PROBLEM REQUIREMENTS> The expected output is exactly the lines below, starting at the line with "17 | 7.26 |" and ending at the line with "ha_1: 35 / 438", both included; no other line belongs in it.

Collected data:
------------------------

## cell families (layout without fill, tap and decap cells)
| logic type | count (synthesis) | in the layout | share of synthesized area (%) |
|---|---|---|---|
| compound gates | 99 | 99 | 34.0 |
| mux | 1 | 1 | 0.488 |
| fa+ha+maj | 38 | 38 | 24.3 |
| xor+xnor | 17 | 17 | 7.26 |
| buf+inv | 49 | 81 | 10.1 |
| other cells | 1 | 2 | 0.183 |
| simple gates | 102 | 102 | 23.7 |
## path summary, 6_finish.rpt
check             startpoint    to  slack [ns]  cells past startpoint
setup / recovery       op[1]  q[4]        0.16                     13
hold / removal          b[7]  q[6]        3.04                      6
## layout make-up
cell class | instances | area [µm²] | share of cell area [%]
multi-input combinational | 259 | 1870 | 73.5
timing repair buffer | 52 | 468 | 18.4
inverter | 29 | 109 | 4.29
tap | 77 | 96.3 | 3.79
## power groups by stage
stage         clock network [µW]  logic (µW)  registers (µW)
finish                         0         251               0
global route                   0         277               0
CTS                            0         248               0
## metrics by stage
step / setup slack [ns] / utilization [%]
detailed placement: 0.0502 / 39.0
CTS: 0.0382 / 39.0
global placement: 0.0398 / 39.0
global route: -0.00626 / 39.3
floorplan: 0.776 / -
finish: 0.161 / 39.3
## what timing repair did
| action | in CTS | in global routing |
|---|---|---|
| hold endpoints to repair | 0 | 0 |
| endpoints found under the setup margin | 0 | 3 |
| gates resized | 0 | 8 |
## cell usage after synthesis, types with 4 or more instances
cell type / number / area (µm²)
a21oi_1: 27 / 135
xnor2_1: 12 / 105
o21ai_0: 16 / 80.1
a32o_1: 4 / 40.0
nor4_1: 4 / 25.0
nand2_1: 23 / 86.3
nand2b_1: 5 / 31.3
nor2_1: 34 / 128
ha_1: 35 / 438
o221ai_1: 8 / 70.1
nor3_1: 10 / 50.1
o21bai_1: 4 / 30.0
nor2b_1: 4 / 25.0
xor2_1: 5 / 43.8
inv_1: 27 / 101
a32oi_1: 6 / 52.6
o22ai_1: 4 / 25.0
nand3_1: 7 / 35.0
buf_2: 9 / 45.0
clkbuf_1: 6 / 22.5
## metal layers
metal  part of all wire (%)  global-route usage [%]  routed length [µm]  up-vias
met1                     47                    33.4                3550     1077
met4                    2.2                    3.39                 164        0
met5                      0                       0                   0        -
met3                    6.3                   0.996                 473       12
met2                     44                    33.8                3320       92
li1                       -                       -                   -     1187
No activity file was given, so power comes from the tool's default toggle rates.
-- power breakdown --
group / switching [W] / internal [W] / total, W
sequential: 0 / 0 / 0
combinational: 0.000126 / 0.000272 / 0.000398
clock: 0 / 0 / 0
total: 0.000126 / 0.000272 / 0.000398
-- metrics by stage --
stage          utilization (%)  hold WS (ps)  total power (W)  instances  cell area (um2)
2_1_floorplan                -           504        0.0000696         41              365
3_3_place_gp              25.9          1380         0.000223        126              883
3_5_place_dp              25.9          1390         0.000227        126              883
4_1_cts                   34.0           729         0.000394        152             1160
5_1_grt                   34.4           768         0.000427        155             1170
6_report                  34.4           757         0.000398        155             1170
==> run.sh <==
#!/bin/bash
# OpenROAD 26Q1-2900-gdf79404cd8, Yosys 0.63+post, stock flow scripts
make -C /OpenROAD-flow-scripts/flow DESIGN_CONFIG=/design/flow/config.mk WORK_HOME=/design/flow/orfs finish
==> config.mk <==
export PLATFORM = sky130hd
export DESIGN_NAME = udp_port_arbiter
export DESIGN_NICKNAME = udp_port_arbiter
export VERILOG_FILES = /design/flow/design.v
export SDC_FILE = /design/flow/constraint.sdc
export NUM_CORES = 4
export LEC_CHECK = 1
export CORE_AREA = 10 10 71 71
export DIE_AREA = 0 0 81 81
==> constraint.sdc <==
current_design udp_port_arbiter

set clk_period 2.1
set clk_io_pct 0.2

create_clock -name clk0 -period $clk_period [get_ports {clk}]

set non_clock_inputs [all_inputs -no_clocks]
set_input_delay [expr $clk_period * $clk_io_pct] -clock clk0 $non_clock_inputs
set_output_delay [expr $clk_period * $clk_io_pct] -clock clk0 [all_outputs]
--- flow/config.mk ---
export PLATFORM = sky130hd
export DESIGN_NAME = Control_Unit
export DESIGN_NICKNAME = Control_Unit
export VERILOG_FILES = /design/flow/design.v
export SDC_FILE = /design/flow/constraint.sdc
export NUM_CORES = 4
export LEC_CHECK = 1
export CORE_AREA = 10 10 70 70
export DIE_AREA = 0 0 80 80
--- flow/constraint.sdc ---
current_design Control_Unit

set clk_period 1.1
set clk_io_pct 0.2

create_clock -name clk0 -period $clk_period

set non_clock_inputs [all_inputs -no_clocks]
set_input_delay [expr $clk_period * $clk_io_pct] -clock clk0 $non_clock_inputs
set_output_delay [expr $clk_period * $clk_io_pct] -clock clk0 [all_outputs]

------------------------

SOLUTION TO THE PROBLEM>
| xor+xnor | 17 | 17 | 7.26 |
| buf+inv | 49 | 81 | 10.1 |
| other cells | 1 | 2 | 0.183 |
| simple gates | 102 | 102 | 23.7 |
## path summary, 6_finish.rpt
check             startpoint    to  slack [ns]  cells past startpoint
setup / recovery       op[1]  q[4]        0.16                     13
hold / removal          b[7]  q[6]        3.04                      6
## layout make-up
cell class | instances | area [µm²] | share of cell area [%]
multi-input combinational | 259 | 1870 | 73.5
timing repair buffer | 52 | 468 | 18.4
inverter | 29 | 109 | 4.29
tap | 77 | 96.3 | 3.79
## power groups by stage
stage         clock network [µW]  logic (µW)  registers (µW)
finish                         0         251               0
global route                   0         277               0
CTS                            0         248               0
## metrics by stage
step / setup slack [ns] / utilization [%]
detailed placement: 0.0502 / 39.0
CTS: 0.0382 / 39.0
global placement: 0.0398 / 39.0
global route: -0.00626 / 39.3
floorplan: 0.776 / -
finish: 0.161 / 39.3
## what timing repair did
| action | in CTS | in global routing |
|---|---|---|
| hold endpoints to repair | 0 | 0 |
| endpoints found under the setup margin | 0 | 3 |
| gates resized | 0 | 8 |
## cell usage after synthesis, types with 4 or more instances
cell type / number / area (µm²)
a21oi_1: 27 / 135
xnor2_1: 12 / 105
o21ai_0: 16 / 80.1
a32o_1: 4 / 40.0
nor4_1: 4 / 25.0
nand2_1: 23 / 86.3
nand2b_1: 5 / 31.3
nor2_1: 34 / 128
ha_1: 35 / 438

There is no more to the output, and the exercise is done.